This should have happened when we removed most of MAINTAIN_BACKWARDS_COMPATIBILITY artifacts. Its not practical move SHA1 into Weak:: namespace or "typedef SHA256 SHA" because SHA1 is too intertwined at the moment.
In the interim, maybe we can place SHA1 in both CryptoPP:: and Weak:: namespaces. This will allow us to transition into Weak::SHA1 over time, and signal to users SHA1 should be avoided.

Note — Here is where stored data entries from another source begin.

--- config.mk ---
export PLATFORM = sky130hd
export DESIGN_NAME = sih_top
export DESIGN_NICKNAME = d
export VERILOG_FILES = /design/src/hw/sih_pkg.sv /design/src/hw/sih_sync.sv /design/src/hw/sih_top.sv
export VERILOG_INCLUDE_DIRS = /design/src /design/src/hw
export SDC_FILE = /design/constraint.sdc
export NUM_CORES = 1
export LEC_CHECK = 0
export BUFFER_PORTS_ARGS = -buffer_cell sky130_fd_sc_hd__buf_2
export CAP_MARGIN = 5
export CORE_UTILIZATION = 50
export CTS_CLUSTER_DIAMETER = 120
export CTS_CLUSTER_SIZE = 25
export DETAILED_ROUTE_END_ITERATION = 7
export PLACE_DENSITY = 0.73
export SETUP_SLACK_MARGIN = 0.05
export SLEW_MARGIN = 20
export SYNTH_ARGS = -nofsm -noshare
export SYNTH_HDL_FRONTEND = slang
export SYNTH_SLANG_ARGS = --single-unit
--- constraint.sdc ---
create_clock -name i_clk -period 4.55 [get_ports i_clk]
set_input_delay 0.91 -clock i_clk [delete_from_list [all_inputs] [get_ports i_clk]]
set_output_delay 0.91 -clock i_clk [all_outputs]
set_load 0.02 [all_outputs]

They are giving ARIA and BLAKE2 trouble. It looks like SSE4 support appeared in the GCC compiler around 4.1 or 4.2. It looks like SHA support appeared in the GNU assembler around 2.18
Initially we performed a 32-bit word-size ByteReverse() on the entire 64-byte buffer being hashed. Then we performed another fix-up when loading each 16-byte portion of the buffer into the SSE2 registers for SHA processing. The [undesired] consequence was byte swapping and reversals happened twice. Worse, the call to ByteReverse() produced 16 bswaps instead of 1 call pshufb, so it was orders of magnitude slower than it needed to be.
This check-in takes the sane approach to byte reversals and swapping. It performs it once when the message is loaded for SSE processing. The result is SHA1 calculations drop from about 3.0 cpb to about 2.5 cpb.
Previously, all 1024-bit tests were run, and then 2048-bit tests were run. Splitting them meant there were two entries for DSA-RFC6979/SHA-1, two entries for DSA-RFC6979/SHA-256 and so on. Now there will be one entry output during testing.
sha2.txt and sha3.txt are just collections of other files, so they don't take up much space.
This commit stens from and exception when running 'cryptest.exe tv sha2' and 'cryptest.exe tv sha3'. Its not obvious the name of the file to be run sha2_224_fips_180.txt. Users should not have to hunt for the reason sha2 and sha3 do not work.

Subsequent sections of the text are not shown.